## Input:
==> ./config.mk <==
export PLATFORM = sky130hd
export DESIGN_NAME = ALU
export DESIGN_NICKNAME = ALU
export VERILOG_FILES = /design/flow/design.v
export SDC_FILE = /design/flow/constraint.sdc
export NUM_CORES = 4
export LEC_CHECK = 1
export CORE_UTILIZATION = 30
==> ./constraint.sdc <==
current_design ALU

set clk_period 24.6
set clk_io_pct 0.2

create_clock -name clk0 -period $clk_period

set non_clock_inputs [all_inputs -no_clocks]
set_input_delay [expr $clk_period * $clk_io_pct] -clock clk0 $non_clock_inputs
set_output_delay [expr $clk_period * $clk_io_pct] -clock clk0 [all_outputs]
`flow/design.v`:
```
module RegisterFile(
	input  reset                    , 
	input  clk                      ,
	input  RegWrite                 ,
	input  [5 -1:0]  Read_register1 , 
	input  [5 -1:0]  Read_register2 , 
	input  [5 -1:0]  Write_register ,
	input  [32 -1:0] Write_data     ,
	output [32 -1:0] Read_data1     , 
	output [32 -1:0] Read_data2
);
	reg [31:0] RF_data[31:1];
	initial RF_data[29]=32'd256;
	assign Read_data1 = (Read_register1 == 5'b00000)? 32'h00000000: RF_data[Read_register1];
	assign Read_data2 = (Read_register2 == 5'b00000)? 32'h00000000: RF_data[Read_register2];
	integer i;
	always @(posedge reset or posedge clk)
		if (reset)
			for (i = 1; i < 32; i = i + 1) begin
				if(i==29) RF_data[i]<=32'd256;
				else RF_data[i] <= 32'h00000000;
			end
		else if (RegWrite && (Write_register != 5'b00000))
			RF_data[Write_register] <= Write_data;
endmodule
```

## About this task:
The response should reproduce every entry above exactly.

## Completed task:
==> ./config.mk <==
export PLATFORM = sky130hd
export DESIGN_NAME = ALU
export DESIGN_NICKNAME = ALU
export VERILOG_FILES = /design/flow/design.v
export SDC_FILE = /design/flow/constraint.sdc
export NUM_CORES = 4
export LEC_CHECK = 1
export CORE_UTILIZATION = 30
==> ./constraint.sdc <==
current_design ALU

set clk_period 24.6
set clk_io_pct 0.2

create_clock -name clk0 -period $clk_period

set non_clock_inputs [all_inputs -no_clocks]
set_input_delay [expr $clk_period * $clk_io_pct] -clock clk0 $non_clock_inputs
set_output_delay [expr $clk_period * $clk_io_pct] -clock clk0 [all_outputs]
`flow/design.v`:
```
module RegisterFile(
	input  reset                    , 
	input  clk                      ,
	input  RegWrite                 ,
	input  [5 -1:0]  Read_register1 , 
	input  [5 -1:0]  Read_register2 , 
	input  [5 -1:0]  Write_register ,
	input  [32 -1:0] Write_data     ,
	output [32 -1:0] Read_data1     , 
	output [32 -1:0] Read_data2
);
	reg [31:0] RF_data[31:1];
	initial RF_data[29]=32'd256;
	assign Read_data1 = (Read_register1 == 5'b00000)? 32'h00000000: RF_data[Read_register1];
	assign Read_data2 = (Read_register2 == 5'b00000)? 32'h00000000: RF_data[Read_register2];
	integer i;
	always @(posedge reset or posedge clk)
		if (reset)
			for (i = 1; i < 32; i = i + 1) begin
				if(i==29) RF_data[i]<=32'd256;
				else RF_data[i] <= 32'h00000000;
			end
		else if (RegWrite && (Write_register != 5'b00000))
			RF_data[Write_register] <= Write_data;
endmodule
```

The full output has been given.